Wanna Come In? is an MTV reality television show. It was a modern reality twist on Edmond Rostand's legendary 1897 play Cyrano de Bergerac. In the show, a two-man team that consists of a "stud" and a "dud" competed with another "stud"/"dud" duo to try to win cash prizes. The "stud" secretly coached the "dud" by speaking through a hidden microphone while the "dud" was on a blind date with a beautiful young woman. Each team went through several challenges in an effort to get the "geek" invited inside the woman's home at the end of the date. If she did not invite her "dud" inside, the team lost.

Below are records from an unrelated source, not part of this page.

File: config.mk
export PLATFORM = sky130hd
export DESIGN_NAME = traffic_light_fsm_flat
export DESIGN_NICKNAME = d
export VERILOG_FILES = /design/src/rtl/traffic_light_fsm_if.sv /design/src/rtl/traffic_light_fsm.sv /design/src/flat_wrapper.sv
export SDC_FILE = /design/constraint.sdc
export NUM_CORES = 1
export LEC_CHECK = 0
export ABC_CLOCK_PERIOD_IN_PS = 2200
export BUFFER_PORTS_ARGS = -buffer_cell sky130_fd_sc_hd__buf_4
export CAP_MARGIN = 40
export CORE_MARGIN = 3
export CORE_UTILIZATION = 47
export DETAILED_ROUTE_END_ITERATION = 16
export PLACE_DENSITY = 0.71
export SYNTH_ARGS = -nofsm -noshare
export SYNTH_HDL_FRONTEND = slang
export SYNTH_SLANG_ARGS = --single-unit
File: constraint.sdc
create_clock -name clk -period 2.2 [get_ports clk]
set_clock_uncertainty 0.2 [all_clocks]
set_input_delay 0.22 -clock clk [delete_from_list [all_inputs] [get_ports clk]]
set_output_delay 0.22 -clock clk [all_outputs]
set_load 0.1 [all_outputs]
File: src/rtl/traffic_light_fsm_if.sv
// traffic_light_fsm_if: groups the intersection controller's I/O.
//   clk_1s   : 1 Hz square wave, asynchronous to clk
//   ped_req  : debounced pedestrian button level, synchronous to clk
//   ns_light : north-south {R,Y,G}, one-hot
//   ew_light : east-west {R,Y,G}, one-hot
//   phase    : current state encoding
//   remain   : seconds left in current phase
//   tick_1s  : one-cycle pulse per observed clk_1s rising edge
//   ped_ack  : one-cycle pulse when a pending pedestrian request is serviced
// Modports: slave = controller, master = whoever drives clk_1s/ped_req.
interface traffic_light_if;
  logic       clk_1s;
  logic       ped_req;
  logic [2:0] ns_light;
  logic [2:0] ew_light;
  logic [2:0] phase;
  logic [7:0] remain;
  logic       tick_1s;
  logic       ped_ack;

  modport slave (
    input  clk_1s, ped_req,
    output ns_light, ew_light, phase, remain, tick_1s, ped_ack
  );

  modport master (
    output clk_1s, ped_req,
    input  ns_light, ew_light, phase, remain, tick_1s, ped_ack
  );
endinterface

File: src/rtl/traffic_light_fsm.sv
// traffic_light_fsm: two-way intersection controller.
// Synchronises the 1 Hz clk_1s into clk, turns each rising edge into a
// one-cycle tick, and steps a six-phase light sequence with a per-phase
// seconds countdown.
// Ports:
//   clk   : system clock
//   rst_n : asynchronous active-low reset
//   bus   : traffic_light_if.slave (clk_1s, ped_req in; lights, phase,
//           remain, tick_1s, ped_ack out)
// Optional feature: define TRAFFIC_PED_EN to enable the pedestrian request
// logic (a pending request shortens the current green to PED_MIN seconds).
// Without it ped_req is ignored and ped_ack is held 0.
module traffic_light_fsm #(
  parameter int GREEN_S  = 20,
  parameter int YELLOW_S = 3,
  parameter int ALLRED_S = 2,
  parameter int PED_MIN  = 5
) (
  input  logic            clk,
  input  logic            rst_n,
  traffic_light_if.slave  bus
);

  localparam logic [2:0] NS_G  = 3'd0;
  localparam logic [2:0] NS_Y  = 3'd1;
  localparam logic [2:0] RED_A = 3'd2;
  localparam logic [2:0] EW_G  = 3'd3;
  localparam logic [2:0] EW_Y  = 3'd4;
  localparam logic [2:0] RED_B = 3'd5;

  localparam logic [2:0] L_RED = 3'b100;
  localparam logic [2:0] L_YEL = 3'b010;
  localparam logic [2:0] L_GRN = 3'b001;

  localparam logic [7:0] GREEN_L  = 8'(GREEN_S);
  localparam logic [7:0] YELLOW_L = 8'(YELLOW_S);
  localparam logic [7:0] ALLRED_L = 8'(ALLRED_S);

  function automatic logic [7:0] dur(input logic [2:0] s);
    case (s)
      NS_Y, EW_Y:   dur = YELLOW_L;
      RED_A, RED_B: dur = ALLRED_L;
      default:      dur = GREEN_L;
    endcase
  endfunction

  function automatic logic [2:0] succ(input logic [2:0] s);
    case (s)
      NS_G:    succ = NS_Y;
      NS_Y:    succ = RED_A;
      RED_A:   succ = EW_G;
      EW_G:    succ = EW_Y;
      EW_Y:    succ = RED_B;
      default: succ = NS_G;
    endcase
  endfunction

  // ---------------------------------------------------------------- tick path
  logic       s1_q, s2_q, prev_q, armed_q;
  // vld_pipe_q marks when s1/s2 hold real samples rather than reset values;
  // without it a clk_1s held high through reset release would arm on the
  // reset-zero in s2 and fire a spurious tick.
  logic [1:0] vld_pipe_q;
  logic       tick;

  always_ff @(posedge clk or negedge rst_n) begin
    if (!rst_n) begin
      s1_q       <= 1'b0;
      s2_q       <= 1'b0;
      prev_q     <= 1'b0;
      armed_q    <= 1'b0;
      vld_pipe_q <= 2'b00;
    end else begin
      s1_q       <= bus.clk_1s;
      s2_q       <= s1_q;
      prev_q     <= s2_q;
      vld_pipe_q <= {vld_pipe_q[0], 1'b1};
      if (vld_pipe_q[1] && !s2_q) armed_q <= 1'b1;
    end
  end

  assign tick = s2_q & ~prev_q & armed_q;

  // ---------------------------------------------------------------- FSM
  logic [2:0] state_q, state_d;
  logic [7:0] remain_q, remain_d;
  logic [2:0] ns_q, ns_d, ew_q, ew_d;
  logic       ack_q, ack_d;
  logic       is_green;

  assign is_green = (state_q == NS_G) || (state_q == EW_G);

`ifdef TRAFFIC_PED_EN
  localparam logic [7:0] PED_THR = 8'(PED_MIN + 1);
  localparam logic [7:0] PED_L   = 8'(PED_MIN);
  logic pend_q, pend_clr, shorten;

  assign shorten = tick && is_green && pend_q && (remain_q > PED_THR);

  // A request arriving on the same clock as a clear keeps the flag set.
  always_ff @(posedge clk or negedge rst_n) begin
    if (!rst_n)            pend_q <= 1'b0;
    else if (bus.ped_req)  pend_q <= 1'b1;
    else if (pend_clr)     pend_q <= 1'b0;
  end
`else
  logic unused_ped_req;
  assign unused_ped_req = bus.ped_req;
`endif

  // State register (lights and ack are registered alongside so they change
  // on the same edge as phase/remain).
  always_ff @(posedge clk or negedge rst_n) begin
    if (!rst_n) begin
      state_q  <= NS_G;
      remain_q <= GREEN_L;
      ns_q     <= L_GRN;
      ew_q     <= L_RED;
      ack_q    <= 1'b0;
    end else begin
      state_q  <= state_d;
      remain_q <= remain_d;
      ns_q     <= ns_d;
      ew_q     <= ew_d;
      ack_q    <= ack_d;
    end
  end

  // Next-state logic
  always_comb begin
    state_d  = state_q;
    remain_d = remain_q;
    ack_d    = 1'b0;
`ifdef TRAFFIC_PED_EN
    pend_clr = 1'b0;
`endif
    if (state_q > RED_B) begin
      // Unreachable encodings recover without waiting for a tick.
      state_d  = NS_G;
      remain_d = GREEN_L;
`ifdef TRAFFIC_PED_EN
    end else if (shorten) begin
      remain_d = PED_L;
      pend_clr = 1'b1;
      ack_d    = 1'b1;
`endif
    end else if (tick) begin
      if (remain_q == 8'd1) begin
        state_d  = succ(state_q);
        remain_d = dur(succ(state_q));
`ifdef TRAFFIC_PED_EN
        // A request too late to shorten is serviced as the green ends.
        if (is_green && pend_q) begin
          pend_clr = 1'b1;
          ack_d    = 1'b1;
        end
`endif
      end else begin
        remain_d = remain_q - 8'd1;
      end
    end
  end

  // Output logic: lights decoded from the next state, then registered.
  always_comb begin
    ns_d = L_RED;
    ew_d = L_RED;
    case (state_d)
      NS_G:    ns_d = L_GRN;
      NS_Y:    ns_d = L_YEL;
      EW_G:    ew_d = L_GRN;
      EW_Y:    ew_d = L_YEL;
      default: ;
    endcase
  end

  assign bus.ns_light = ns_q;
  assign bus.ew_light = ew_q;
  assign bus.phase    = state_q;
  assign bus.remain   = remain_q;
  assign bus.tick_1s  = tick;
  assign bus.ped_ack  = ack_q;

endmodule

Wanna Come In? was on the air for three seasons on MTV. It was a half-hour show that aired daily in the afternoons. The challenges usually had the "geeks" doing zany things that would make it almost impossible for the date to end well. If the "geek" asked to come in at the end of the date or revealed that he were being coached, the "geek/stud" duo was disqualified.